Жан посмотрел на Хакона и Джанука и мрачно улыбнулся:
— Ну, для этого всегда найдутся возможности. Бекк уже наверняка выяснила это. Ну что, пойдем и поищем среди этого сброда старых товарищей?
* * *
Иоганнеса разыскал Хакон. Или, вернее, получилось наоборот: старый мушкетер-швейцарец заметил громадного скандинава, когда отряд Жана остановился в пятый раз, чтобы начать расспросы среди осаждающих.
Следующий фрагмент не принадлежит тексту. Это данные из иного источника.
`config.mk`:
```
export PLATFORM = sky130hd
export DESIGN_NAME = byte_lane
export DESIGN_NICKNAME = d
export VERILOG_FILES = /design/src/hw/axi_rd_pkg.sv /design/src/hw/byte_lane.sv
export SDC_FILE = /design/constraint.sdc
export NUM_CORES = 1
export LEC_CHECK = 0
export ABC_AREA = 1
export ABC_CLOCK_PERIOD_IN_PS = 800
export BUFFER_PORTS_ARGS = -buffer_cell sky130_fd_sc_hd__clkbuf_2
export CORE_MARGIN = 1
export CORE_UTILIZATION = 14
export DETAILED_ROUTE_END_ITERATION = 8
export PLACE_DENSITY = 0.93
export SYNTH_ARGS = -nofsm -noshare
export SYNTH_HDL_FRONTEND = slang
export SYNTH_SLANG_ARGS = --single-unit
```
`constraint.sdc`:
```
create_clock -name vclk -period 0.8
set_clock_uncertainty 0.1 [all_clocks]
set_input_delay 0.12 -clock vclk [all_inputs]
set_output_delay 0.12 -clock vclk [all_outputs]
set_load 0.01 [all_outputs]
```
`src/hw/axi_rd_pkg.sv`:
```
// AXI read master shared types
package axi_rd_pkg;

	localparam int ADDR_W = 32;
	localparam int DATA_W = 32;
	localparam int LANES = DATA_W / 8;
	localparam int MEM_AW = 12;
	localparam int LEN_W = 4;
	localparam int ID_W = 4;
	localparam int SIZE_W = 3;
	localparam int BURST_W = 2;

	localparam logic [BURST_W-1:0] BURST_FIXED = 2'd0;
	localparam logic [BURST_W-1:0] BURST_INCR = 2'd1;
	localparam logic [BURST_W-1:0] BURST_WRAP = 2'd2;

	// Request as presented by the user side
	typedef struct packed {
		logic [ADDR_W-1:0] addr;
		logic [ID_W-1:0] id;
		logic [LEN_W-1:0] len;
		logic [SIZE_W-1:0] size;
		logic [BURST_W-1:0] burst;
	} rd_req_t;

	// AR payload, same layout as the request
	typedef struct packed {
		logic [ADDR_W-1:0] addr;
		logic [ID_W-1:0] id;
		logic [LEN_W-1:0] len;
		logic [SIZE_W-1:0] size;
		logic [BURST_W-1:0] burst;
	} ar_chan_t;

	typedef struct packed {
		logic [DATA_W-1:0] rdata;
		logic [ID_W-1:0] rid;
		logic rlast;
		logic rvalid;
	} r_chan_t;

	typedef struct packed {
		logic [MEM_AW-1:0] addr;
		logic [MEM_AW-1:0] wrap_base;
		logic [MEM_AW-1:0] wrap_mask;
		logic [SIZE_W-1:0] size;
		logic strobe;
	} beat_ctx_t;

	typedef struct packed {
		logic we;
		logic [MEM_AW-1:0] addr;
		logic [7:0] data;
	} lane_wr_t;

endpackage

```
`src/hw/byte_lane.sv`:
```
// RDATA byte lane
`timescale 1ns/1ps

module byte_lane #(
	parameter int LANE = 0,
	parameter int MEM_BYTES = 4096
) (
	input axi_rd_pkg::beat_ctx_t ctx,
	input logic [axi_rd_pkg::DATA_W-1:0] rdata,
	output axi_rd_pkg::lane_wr_t wr
);

	import axi_rd_pkg::*;

	localparam logic [MEM_AW-1:0] MEM_MASK = MEM_AW'(MEM_BYTES - 1);

	logic [MEM_AW-1:0] lin_addr;
	logic lane_used;

	assign lin_addr = ctx.addr + MEM_AW'(LANE);

	// Lanes beyond the transfer size carry no data
	assign lane_used = LANE < (32'd1 << ctx.size);

	assign wr.we = ctx.strobe && lane_used;
	// Mask is all ones outside WRAP, so this reduces to a plain offset
	assign wr.addr = (ctx.wrap_base | (lin_addr & ctx.wrap_mask)) & MEM_MASK;
	assign wr.data = rdata[8*LANE +: 8];

endmodule

```
==> out/qor.json <==
{
  "cells_and_area": {
    "layout.clock_buffers": 0,
    "n_antenna_cell": 0,
    "flops_and_latches": 0,
    "layout-drive-gt1-share_pct": 57.1,
    "num-nets-final": 158,
    "sequential_cell_area_um2": 0,
    "syn2layout_area_growth_pct": 98.1,
    "multi_input_area_um2": 90.1,
    "final_core_util_pct": 29.9,
    "layout.filler_cells": 158
  },
  "placement": {
    "count_of_input_and_output_buffers": 48,
    "dp_hpwl_um": 645,
    "replace_congestion": 0.659,
    "worst_slack_at_placement_ps": 151
  },
  "timing": {
    "final_critical_path_required_period_ps": 641,
    "max_freq_ghz": 1.56,
    "setup_violations": 0,
    "slew_hr_pct": 95.2,
    "rsz0062_at_grt": "false",
    "hold_violations": 0,
    "final_hold_slack_ps": 140,
    "worst_slew_pin_slew_ps": 73.0,
    "worst_path_setup_slack_after_routing_ps": 159,
    "setup-tns-final_ps": 0,
    "final_max_slew_viols": 0,
    "min_period_over_period_pct": 80.1
  },
  "logic_synthesis": {
    "synthDominantAreaCellType": "nand2_1",
    "yosys.cell_types.count": 4,
    "post-synth-top-count-cell": "nand2_1",
    "yosys_warnings": 0,
    "post-synth-top-area-fraction_pct": 45.3,
    "mappedNetlistNets": 117,
    "postSynthAreaPerCell_um2": 4.42,
    "synth_top_cells_by_count": "nand2_1, inv_1, buf_4",
    "yosysSeqAreaShare_pct": 0,
    "syn_inst": 45,
    "mappedNetlistArea_um2": 199,
    "top_post_synthesis_cells_by_area": "nand2_1, buf_4, inv_1, clkbuf_1"
  },
  "floorplanning": {
    "floorplan.initialDensity_pct": 15.1,
    "die-area_um2": 1580,
    "die-height_um": 39.7,
    "core_area_um2": 1320,
    "floorplan.io_pins": 93,
    "std_cell_rows": 13,
    "die_x_um": 39.7
  },
  "cts": {
    "cts.hold.buffers_added": 0,
    "ctsResizeCount": 0,
    "cts.repair_timing.setup_buffer_count": 0
  },
  "min_path": {
    "worst_hold_path.num_cells": 0,
    "hold_path.class": "primary input to primary output",
    "holdPathEnd": "wr[1]",
    "min-delay-start": "rdata[1]"
  },
  "worst_setup_path": {
    "max_stage_delay_ps": 130,
    "worstPathRequired_ps": 580,
    "crit_path_cell_trace": "clkbuf_2, nand2_1, nand2_1, clkbuf_2",
    "cpLargestDelayFamily": "buffers and inverters",
    "critical_path_class": "primary input to primary output",
    "slowest_stage": "clkbuf_2",
    "critical_path.n_buffers_inverters": 2,
    "cp_data_arrival_time_ps": 420,
    "worstSetupEndpointType": "primary output",
    "timing.critical_path.fanout_max": 1,
    "cp.depth": 4,
    "cp-start-kind": "primary input"
  },
  "pwr": {
    "p_total_w": 0.000183,
    "power-per-cell-area_nw_per_um2": 465,
    "vdd_ir_drop_max_uv": 143,
    "leakagePower_nw": 0.324
  },
  "drt": {
    "wl_cell_um": 6.49,
    "postRouteAntennaNets": 0,
    "vias_after_detailed_routing": 364,
    "route.final.wire_length_um": 643,
    "drt-initial-drc-count": 0,
    "drtPass1Iterations": 1,
    "vias_per_cell": 3.68,
    "post-route-drc-count": 0
  },
  "global_route": {
    "track_usage_pct": 6.63,
    "grt_first_pass_wirelength_um": 772,
    "globalRouteOverflowTotal": 0,
    "grt_antenna_before_repair": 0,
    "first_global_vias": 234,
    "grt_start_max_net_pins": 2
  },
  "outcome": {
    "status": "finished clean"
  },
  "flow_run": {
    "cap_viol_max_count": 0
  }
}
[metal layers]
metal | routed length [µm] | share of wire [%] | vias up | global-route usage (%)
met5 | 0 | 0 | - | 0
met4 | 0 | 0 | 0 | 0
met3 | 118 | 18 | 0 | 1.70
met2 | 328 | 51 | 30 | 16.0
met1 | 196 | 30 | 142 | 4.93
li1 | - | - | 192 | -
[power by group]
part           leakage [nW]  internal [W]  switching (W)  total, W
Combinational         0.324      0.000105      0.0000782  0.000183
Clock                     0             0              0         0
Sequential                0             0              0         0
[cell usage in the layout (no fill, tap or decap)]
master and count:
clkbuf_2 48, inv_1 12, nand2_1 24
[metrics by stage]
step	cells	cell area, µm²
finish	99	394
global route	99	394
CTS	99	394
detailed placement	99	394
global placement	99	394
floorplan	45	199
[cell families (layout without fill, tap and decap cells)]
logic type,count (synthesis),after routing,share of synthesized area [%]
AND/OR/NAND/NOR,24,24,45.3
buffers and inverters,21,60,54.7
[worst max path at each step]
| stage | end | from |
|---|---|---|
| 6_report | wr[15] | ctx[11] |
| 5_1_grt | wr[9] | ctx[29] |
| 4_1_cts | wr[8] | ctx[28] |
| 3_5_place_dp | wr[8] | ctx[28] |
| 3_3_place_gp | wr[8] | ctx[28] |
| 2_1_floorplan | wr[10] | ctx[30] |
[cell type report]
cell class                      instances  area share [%]
Timing Repair Buffer                   48            61.0
Multi-Input combinational cell         24            22.9
Inverter                               12            11.4
Tap cell                               15            4.76
(Power assumes the default switching activity.)
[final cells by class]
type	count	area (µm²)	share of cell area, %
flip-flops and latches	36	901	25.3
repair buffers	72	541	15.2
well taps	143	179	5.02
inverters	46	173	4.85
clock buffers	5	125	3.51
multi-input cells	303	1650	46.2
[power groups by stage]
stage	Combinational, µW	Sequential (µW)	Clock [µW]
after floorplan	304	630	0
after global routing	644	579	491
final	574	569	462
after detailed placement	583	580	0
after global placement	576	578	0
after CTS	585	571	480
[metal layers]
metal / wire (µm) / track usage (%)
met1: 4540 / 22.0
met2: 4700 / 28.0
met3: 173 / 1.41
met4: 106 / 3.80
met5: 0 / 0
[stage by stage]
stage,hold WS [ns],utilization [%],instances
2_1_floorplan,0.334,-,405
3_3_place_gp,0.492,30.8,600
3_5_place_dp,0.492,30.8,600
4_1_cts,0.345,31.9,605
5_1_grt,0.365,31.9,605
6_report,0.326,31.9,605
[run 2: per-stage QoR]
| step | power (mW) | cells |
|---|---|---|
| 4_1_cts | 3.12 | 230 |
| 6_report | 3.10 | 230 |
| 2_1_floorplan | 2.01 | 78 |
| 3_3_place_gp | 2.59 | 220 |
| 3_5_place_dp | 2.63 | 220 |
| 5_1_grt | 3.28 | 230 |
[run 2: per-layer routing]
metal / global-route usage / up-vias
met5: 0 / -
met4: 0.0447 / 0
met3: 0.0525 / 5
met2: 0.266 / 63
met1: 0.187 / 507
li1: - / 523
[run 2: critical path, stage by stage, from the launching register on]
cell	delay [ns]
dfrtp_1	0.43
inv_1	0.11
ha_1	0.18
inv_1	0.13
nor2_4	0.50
Жан снова пустился в россказни о том, как они, мол, приехали, чтобы стать добровольцами, когда из группы раненых, лежащих на земле, раздался зычный окрик:
— Теперь я вижу, что за мной явился дьявол, ребята! Потому что вон там стоит его щенок!
— Иоганнес Брауман! — Хакон запрокинул голову и расхохотался. — Неужели тебе еще не надоели эти игры? Тебе ведь уже никак не меньше ста!
Хакон пробирался между стонущими, пока не оказался рядом с человеком, привалившимся к тележной оси. Подошли и прочие, в том числе и офицер, который расспрашивал Жана.
— Ты знаешь этих людей, Иоганнес? — спросил он.
— Вот этого большого олуха — знаю. Чуть не сломал мне хребет под Болоньей, когда свалился с моста. Что, остальные — твои друзья, Хакки?
— Друзья.
— Значит, в людях разбираются плохо. Профессионалы?
— Да.
— И умишка у них маловато, если они надумали предложить свои услуги на этой забытой Богом войне. — Старик попытался сплюнуть, но вместо этого закашлялся, и на его губах появились капли крови. Немного отдышавшись, он сказал офицеру: — Все в порядке, Пит, я могу за них поручиться. Наш Хакон не отличит анабаптиста от задницы его преосвященства.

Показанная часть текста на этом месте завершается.